The first Crohn's disease GWAS was conducted in a Japanese population in 2005, and identified TNFSF15 as a susceptibility locus [47]. This was followed by a rush of studies from 2006 to 2008 [48–55], each including approximately 500–2000 Crohn's disease cases and a similar number of controls genotyped at 100,000–600,000 SNPs. Unlike linkage studies, the development of standardised quality control protocols along with strict statistical criteria for claiming association and replication [55,56] meant the vast majority of SNPs that achieved genome-wide statistical significance (association p-value <5 × 10−8) were true positives. The genes and pathways identified by these early GWAS provided many insights into the biological processes underlying Crohn's disease. Most notably, associations at ATG16L1 and IRGM first suggested a role for autophagy in disease pathogenesis [2,48,52]. Other genes involved in both the innate (TLR4, CARD9, IL23R, STAT3) and adaptive immune system (HLA, TNFSF15, IRF5, PTPN22) pathways were also implicated [57]. GWAS have also shed light on the genetic overlap between Crohn's and other immune-related diseases. Around 30% of associated variants in these initial studies were shared with ulcerative colitis, while close to 50% of loci are shared with at least one other immune-mediated disease such as type 1 diabetes, coeliac disease or rheumatoid arthritis [58]. Unlike many of these diseases, genes in the human leucocyte antigen (HLA) region only confer a modest effect on Crohn's disease risk (ORs 1.1–1.2). This is in contrast to ulcerative colitis, where several variants in HLA-B make the largest contribution to genetic risk (ORs 1.4–1.5) [59].

These early GWAS showed that, with the exception of NOD2, the typical effect size of a Crohn's susceptibility locus was modest (OR < 1.3), such that the loci identified only explain a fraction of the known genetic component of Crohn's disease risk (highlighting the ‘missing heritability problem’ [60,61]). While it is likely that a proportion of this missing heritability is due to rare (minor allele frequency less than 1%) and structural variants that are not well-captured on the current generation of GWAS microarrays, a substantial number of common variants will have even smaller effects than those identified, requiring much larger sample sizes to detect [62]. Indeed, for Crohn's disease, it has been estimated that 22% of the differences in individual disease risk seen in the population (variance in disease liability) can be explained by common variants tagged on microarrays [63] – more than double that explained by known risk loci [64].

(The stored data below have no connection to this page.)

[src/rtl/traffic_light_monitor_if.sv]
// Lamp bus between the traffic-light controller and anything observing it.
// Latency: none, plain wires.
// Backpressure: none; the bus is broadcast and only the controller drives it.
interface traffic_light_monitor_if;
    // one-hot lamps: [2]=red, [1]=yellow, [0]=green
    logic [2:0] light;

    modport master (output light);
    modport slave  (input  light);
endinterface

[src/rtl/traffic_light_monitor.sv]
// Passive checker of the lamp sequence, dwell times and encoding, plus a light-cycle counter.
// Latency: 1 clock from a lamp sample to phase/dwell/error outputs (all outputs registered).
// Backpressure: none; the monitor only listens and never stalls or drives the lamp bus.
module traffic_light_monitor #(
    parameter int RED_CYCLES    = 5,
    parameter int GREEN_CYCLES  = 4,
    parameter int YELLOW_CYCLES = 2,
    parameter int CNT_W         = 8
) (
    input  logic                         clk,
    input  logic                         reset,
    traffic_light_monitor_if.slave       bus,
    output logic                         locked,
    output logic [1:0]                   phase,
    output logic [CNT_W-1:0]             dwell,
    output logic                         err_pulse,
    output logic                         err_illegal,
    output logic                         err_seq,
    output logic                         err_short,
    output logic                         err_long,
    output logic [15:0]                  cycle_count
);

    localparam logic [2:0] LAMP_RED    = 3'b100;
    localparam logic [2:0] LAMP_YELLOW = 3'b010;
    localparam logic [2:0] LAMP_GREEN  = 3'b001;

    localparam logic [1:0] PH_NONE   = 2'd0;
    localparam logic [1:0] PH_RED    = 2'd1;
    localparam logic [1:0] PH_GREEN  = 2'd2;
    localparam logic [1:0] PH_YELLOW = 2'd3;

    localparam logic [CNT_W-1:0] REQ_RED    = CNT_W'(RED_CYCLES);
    localparam logic [CNT_W-1:0] REQ_GREEN  = CNT_W'(GREEN_CYCLES);
    localparam logic [CNT_W-1:0] REQ_YELLOW = CNT_W'(YELLOW_CYCLES);
    localparam logic [CNT_W-1:0] DWELL_MAX  = {CNT_W{1'b1}};

    typedef enum logic {
        UNSYNC = 1'b0,
        TRACK  = 1'b1
    } state_t;

    function automatic logic is_legal(input logic [2:0] code);
        return (code == LAMP_RED) || (code == LAMP_GREEN) || (code == LAMP_YELLOW);
    endfunction

    // Successor in RED -> GREEN -> YELLOW -> RED; illegal codes map to 000 (never matches).
    function automatic logic [2:0] successor(input logic [2:0] code);
        case (code)
            LAMP_RED:    return LAMP_GREEN;
            LAMP_GREEN:  return LAMP_YELLOW;
            LAMP_YELLOW: return LAMP_RED;
            default:     return 3'b000;
        endcase
    endfunction

    function automatic logic [1:0] phase_of(input logic [2:0] code);
        case (code)
            LAMP_RED:    return PH_RED;
            LAMP_GREEN:  return PH_GREEN;
            LAMP_YELLOW: return PH_YELLOW;
            default:     return PH_NONE;
        endcase
    endfunction

    function automatic logic [CNT_W-1:0] required(input logic [2:0] code);
        case (code)
            LAMP_RED:    return REQ_RED;
            LAMP_GREEN:  return REQ_GREEN;
            LAMP_YELLOW: return REQ_YELLOW;
            default:     return '0;
        endcase
    endfunction

    logic [2:0]       light;
    logic [2:0]       prev;
    state_t           state;
    state_t           state_d;
    logic [1:0]       phase_d;
    logic [CNT_W-1:0] dwell_d;
    logic [15:0]      cycle_d;
    logic             hit_illegal;
    logic             hit_seq;
    logic             hit_short;
    logic             hit_long;

    assign light = bus.light;

    // State, previous sample and all registered outputs; sticky flags only clear on reset.
    always_ff @(posedge clk) begin
        if (reset) begin
            state       <= UNSYNC;
            prev        <= 3'b000;
            locked      <= 1'b0;
            phase       <= PH_NONE;
            dwell       <= '0;
            err_pulse   <= 1'b0;
            err_illegal <= 1'b0;
            err_seq     <= 1'b0;
            err_short   <= 1'b0;
            err_long    <= 1'b0;
            cycle_count <= 16'd0;
        end else begin
            state       <= state_d;
            prev        <= light;
            locked      <= (state_d == TRACK);
            phase       <= phase_d;
            dwell       <= dwell_d;
            err_pulse   <= hit_illegal | hit_seq | hit_short | hit_long;
            err_illegal <= err_illegal | hit_illegal;
            err_seq     <= err_seq | hit_seq;
            err_short   <= err_short | hit_short;
            err_long    <= err_long | hit_long;
            cycle_count <= cycle_d;
        end
    end

    // Next state, dwell/phase tracking and violation detection; in TRACK, prev is the tracked phase.
    always_comb begin
        state_d     = state;
        phase_d     = phase;
        dwell_d     = dwell;
        cycle_d     = cycle_count;
        hit_illegal = 1'b0;
        hit_seq     = 1'b0;
        hit_short   = 1'b0;
        hit_long    = 1'b0;

        if (!is_legal(light)) begin
            // Bad encoding drops lock from either state; the abandoned phase is not timed.
            hit_illegal = 1'b1;
            state_d     = UNSYNC;
            phase_d     = PH_NONE;
            dwell_d     = '0;
        end else if (state == UNSYNC) begin
            // Lock only on an observed legal transition, so the first phase is never timed.
            if (is_legal(prev) && (light == successor(prev))) begin
                state_d = TRACK;
                phase_d = phase_of(light);
                dwell_d = CNT_W'(1);
            end else begin
                phase_d = PH_NONE;
                dwell_d = '0;
            end
        end else if (light == prev) begin
            // Same phase continues; overrun flagged once, on the cycle dwell reaches required+1.
            if (dwell != DWELL_MAX) begin
                dwell_d = dwell + CNT_W'(1);
                if (dwell == required(prev)) begin
                    hit_long = 1'b1;
                end
            end
        end else if (light == successor(prev)) begin
            // Orderly advance: judge the old phase, start the new one.
            if (dwell < required(prev)) begin
                hit_short = 1'b1;
            end
            phase_d = phase_of(light);
            dwell_d = CNT_W'(1);
            if ((prev == LAMP_YELLOW) && (cycle_count != 16'hFFFF)) begin
                cycle_d = cycle_count + 16'd1;
            end
        end else begin
            // Legal code out of order: lose lock without judging the abandoned phase.
            hit_seq = 1'b1;
            state_d = UNSYNC;
            phase_d = PH_NONE;
            dwell_d = '0;
        end
    end

endmodule

[src/flat_wrapper.sv]
// flat-port wrapper written by rule: the top's interface ports become plain ports
module traffic_light_monitor_flat 
#(
    parameter int RED_CYCLES    = 5,
    parameter int GREEN_CYCLES  = 4,
    parameter int YELLOW_CYCLES = 2,
    parameter int CNT_W         = 8
)
  (clk, reset, locked, phase, dwell, err_pulse, err_illegal, err_seq, err_short, err_long, cycle_count, bus_light);
  traffic_light_monitor_if bus_i ();
  input  logic clk;
  input  logic reset;
  output logic locked;
  output logic [1:0] phase;
  output logic [CNT_W-1:0] dwell;
  output logic err_pulse;
  output logic err_illegal;
  output logic err_seq;
  output logic err_short;
  output logic err_long;
  output logic [15:0] cycle_count;
  input wire logic [$bits(bus_i.light)-1:0] bus_light;
  assign bus_i.light = bus_light;
  traffic_light_monitor #(.RED_CYCLES(RED_CYCLES), .GREEN_CYCLES(GREEN_CYCLES), .YELLOW_CYCLES(YELLOW_CYCLES), .CNT_W(CNT_W)) u_core (.clk(clk), .reset(reset), .bus(bus_i), .locked(locked), .phase(phase), .dwell(dwell), .err_pulse(err_pulse), .err_illegal(err_illegal), .err_seq(err_seq), .err_short(err_short), .err_long(err_long), .cycle_count(cycle_count));
endmodule
[config.mk]
export PLATFORM = sky130hd
export DESIGN_NAME = traffic_light_monitor_flat
export DESIGN_NICKNAME = d
export VERILOG_FILES = /design/src/rtl/traffic_light_monitor_if.sv /design/src/rtl/traffic_light_monitor.sv /design/src/flat_wrapper.sv
export SDC_FILE = /design/constraint.sdc
export NUM_CORES = 1
export LEC_CHECK = 0
export CAP_MARGIN = 25
export CORE_UTILIZATION = 40
export DETAILED_ROUTE_END_ITERATION = 8
export GPL_TIMING_DRIVEN = 0
export PLACE_DENSITY = 0.72
export SYNTH_ARGS = -nofsm -noshare
export SYNTH_HDL_FRONTEND = slang
export SYNTH_SLANG_ARGS = --single-unit
[constraint.sdc]
create_clock -name clk -period 3.8 [get_ports clk]
set_input_delay 1.14 -clock clk [delete_from_list [all_inputs] [get_ports clk]]
set_output_delay 1.14 -clock clk [all_outputs]
set_load 0.05 [all_outputs]
==> metrics <==
layout cells sized above 1 about a tenth; max cap viols 0; fmax 335 MHz; top_reg_cell synth dfxtp_1; H-Tree Depth 2; Tightest Pin Transition 0.581 ns; Critical Path Stages 5; met3 routed WL 175 um; synth top area cells dfxtp_1 (35%), nor2_1 (5.7%), nand3_1 (4.3%), nor2b_1 (4.1%), mux2_2 (4.0%); # nets final 297; met1 WL 2260 um; setup slack, reg-to-reg around 1.5 ns; Via density 5.39; EDFF count, synth 0; Slew Viols, Final 0; slowest library cell on the worst path or4b_1; status finished clean; num rows 25; Final Hold Violating Endpoints 0; WL final 4650 um; detailed-route via count approximately 1900; Post-Syn Instances 244; Slew HR between 60% and 70%; # resized after CTS 0; min-delay worst type flip-flop to flip-flop; P_leak 0.858 nW; WL/cell approximately 13 um; clk_lat worst skew 0.29 ns; capturing point of the worst reg2reg path u_core.cycle_count[8]; WP data arrival 3.19 ns; GPL Wtd Cong 0.904; average size of a mapped cell 8.09 um2; syn nets between 200 and 300; post-route ant nets 0; min cycle time layout 2.99 ns; PwrDens 315 nW/um2; drt initial violations 96; Yosys top cell by area dfxtp_1; Placeable Area approximately 4700 um2; Setup CP Type primary input to flip-flop; Final period util 78.6%; postcts setup bufs 0; post-synth cell types 42; IO Pins 37; Yosys top cell area share 35.5%; Top Metal Used met4; first-pass GRT wire length 7760 um; FF+latch count, synth 35; crit path launch bus_light[0]; Reg2Reg Depth 7; Peak VDD IR approximately 0.00017 V; pin count of the biggest net entering global routing 12; Setup TNS 0 ns; Setup crit end kind flip-flop; Hold Buf Count CTS 0; Worst setup endpoint u_core.phase[1]; Sink Count 35; Antenna Cells 0; Startpoint Class primary input; WHS 0.454 ns; endpoints failing setup 0; mapped cell area 1970 um2; PortBufs 34; vias in the first global route 1641; Initial Utilization 41.8%; Slowest Stage Delay on Critical Path 0.62 ns; Num CTS Buffers 5; Synth async-reset ratio 0%; die area 5220 um2; Overflow after GRT 0; initial antenna violation count 0; CTS max path bufs 2; crit-path cells clkdlybuf4s50_1 > or4b_1 > o311a_1 > or3_1 > o32ai_1; Final HPWL DP roughly 3400 um; Pre-antenna DRT Iters 4; Worst path top cell family by delay simple AND/OR/NAND/NOR gates; CP bufs+invs 1; gr usage total 19.0%; WP data required about 4.0 ns; CTS tree yes; die width 72.3 um; Syn. warnings 0; RSZ-0062 raised after global routing false; fillers about 450; drt drc 0; met2 routed WL between 2000 and 2500 um; Die Y a little over 70 um; Layout Area Growth over Synthesis 27.7%; sequential area share after synthesis 35.5%; Layout Skew approximately 0.0033 ns; Reg2Reg Launch Point u_core.prev[0]; worst-path maximum fanout 6; clk root buf clkbuf_8; Reg clk slew, reported paths 0.07 ns
worst register-to-register path, stage by stage (launching register included):
cell     delay [ns]
dfxtp_1        0.30
buf_2          0.17
or3b_4         0.44
nor3_2         0.22
nand3_1        0.12
buf_2          0.20
nor4_1         0.35
mux2_2         0.38
through the flow:
stage / util [%] / setup WS (ns) / std cells / total power, mW / area, um2
6_report: 53.4 / 0.812 / 354 / 0.793 / 2520
5_1_grt: 53.4 / 0.755 / 354 / 0.828 / 2520
4_1_cts: 53.3 / 0.830 / 353 / 0.798 / 2520
3_5_place_dp: 50.8 / 0.518 / 345 / 0.451 / 2400
3_3_place_gp: 50.8 / 0.553 / 345 / 0.450 / 2400
2_1_floorplan: - / 1.02 / 244 / 0.431 / 1970
sequential cells by signal, indices dropped and copies added (netlist names):
| signal | count |
|---|---|
| u_core.err_illegal | 1 |
| u_core.prev | 3 |
| u_core.err_short | 1 |
| u_core.locked | 1 |
| u_core.dwell | 8 |
| u_core.err_pulse | 1 |
| u_core.phase | 2 |
| u_core.cycle_count | 16 |
| u_core.err_long | 1 |
| u_core.err_seq | 1 |
metal layers:
layer / vias to the layer above / track usage, %
met1: 890 / 25.4
met2: 48 / 30.5
met3: 4 / 4.58
met4: 0 / 5.01
met5: - / 0
li1: 965 / -
logic make-up after synthesis:
family	count (synthesis)	synth area share, %
buffers and inverters	23	5.01
muxes	10	5.51
xor gates and xnor gates	7	3.11
adders and majority gates	7	4.31
DFF	35	35.5
and+or+nand+nor	126	35.0
AOI/OAI and AO/OA	36	11.6
layout make-up:
| cell class | count | area, um2 | area share (%) |
|---|---|---|---|
| clock buffer | 6 | 82.6 | 3.28 |
| inverter | 9 | 33.8 | 1.34 |
| tap | 67 | 83.8 | 3.33 |
| timing repair buffer | 35 | 345 | 13.7 |
| sequential | 35 | 701 | 27.8 |
| multi-input combinational | 186 | 1170 | 46.6 |
| clock inverter | 2 | 35.0 | 1.39 |
| buffer | 14 | 65.1 | 2.58 |
power breakdown:
group          switching, mW  internal (mW)
clock                  0.138          0.212
sequential           0.00152          0.370
combinational         0.0448         0.0259
synth_stat cells (all sizes together), types with 2 or more instances:
| library cell | instances |
|---|---|
| nor4 | 6 |
| nand4 | 7 |
| nor4bb | 3 |
| mux2i | 3 |
| mux2 | 7 |
| and3 | 2 |
| or4 | 6 |
| a21oi | 12 |
| xor2 | 2 |
| nand3 | 17 |
| o31ai | 5 |
| inv | 9 |
| o21ai | 6 |
| o32ai | 2 |
| nor2b | 13 |
| nand2 | 17 |
| a211oi | 2 |
| a31oi | 4 |
| xnor2 | 5 |
| dfxtp | 35 |
| nor3 | 12 |
| nor2 | 30 |
| nand3b | 2 |
| or3 | 6 |
| ha | 6 |
| buf | 9 |
| clkbuf | 5 |
worst min path at each step:
stage	startpoint	end	slack (ns)	cells after the start
after CTS	u_core.phase[0]	u_core.phase[0]	0.46	2
after detailed placement	u_core.phase[0]	u_core.phase[0]	0.44	2
final	u_core.phase[0]	u_core.phase[0]	0.45	2
after global placement	u_core.err_short	u_core.err_short	0.44	2
after floorplan	u_core.err_short	u_core.err_short	0.66	2
after global routing	u_core.err_short	u_core.err_short	0.47	2
placed cells by master (no fill, tap or decap), types with 3 or more instances in the layout:
cell type and count:
nor2b_1 13, dfxtp_1 35, inv_1 9, or4_1 6
clkbuf_8 6, nor2_1 30, a31oi_1 4, ha_1 6
nor3_1 11, or3_1 6, clkbuf_1 5, nor4_1 6
nand4_1 6, clkdlybuf4s50_1 34, buf_2 7, nand3_1 17
mux2i_1 3, o21ai_0 6, a21oi_1 12, nand2_1 17
nor4bb_1 3, o31ai_1 5, mux2_2 7, xnor2_1 5
No activity file was read; power rests on OpenSTA's default activity.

An appreciation of the need for larger sample sizes led to the creation of the International IBD Genetics Consortium (IIBDGC) (http://www.ibdgenetics.org/) to bring together investigators and GWAS datasets from IBD genetics groups around the world. From 2008 to 2012 the IIBDGC published three genome-wide association study meta-analyses [59,64,65]. The first of these in 2008 combined data for ∼13,000 individuals from three previously published GWAS and identified 21 new Crohn's susceptibility loci [64]. This was followed two years later by a meta-analysis of six GWAS with a total sample size of ∼50,000 individuals where 30 new loci were identified, bringing the total count to 71 [65]. The most recent meta-analysis in 2012 included 75,000 individuals and doubled the number of known Crohn's susceptibility loci to 140 (Fig. 2) [59]. Along with the 23 loci associated with ulcerative colitis, the total number of 163 inflammatory bowel disease associated loci represents the most for any complex disease to date. These loci were enriched for genes involved in primary immunodeficiencies and this enrichment was even more striking for genes harbouring Mendelian susceptibility to mycobacterial disease (MSMD) risk variants, where six of the eight genes linked to MSMD overlap with IBD. Similarly, seven of the eight genes known to be associated with leprosy are also shared with IBD, and altogether, 66 IBD loci are shared with other immune-mediated diseases. These overlaps suggest that selection pressures driven by mycobacterial infection may have shaped the genetic architecture of Crohn's disease.

Fig. 2.

Fig. 2

The Crohn's disease genome. Known Crohn's disease risk loci are shown according to their location on the long or short arms of chromosomes. The size of each locus indicates the proportion of variance in Crohn's disease liability explained by that locus [59]. Several notable genes are marked. Parentheses next to gene names denote the number of independent risk variants within the locus. The number above each chromosome is the ratio of the total amount of variance explained by that chromosome vs the expected number given the chromosome's size. Sex chromosomes were excluded as no loci have been conclusively implicated, largely due to these chromosomes being overlooked from most GWAS.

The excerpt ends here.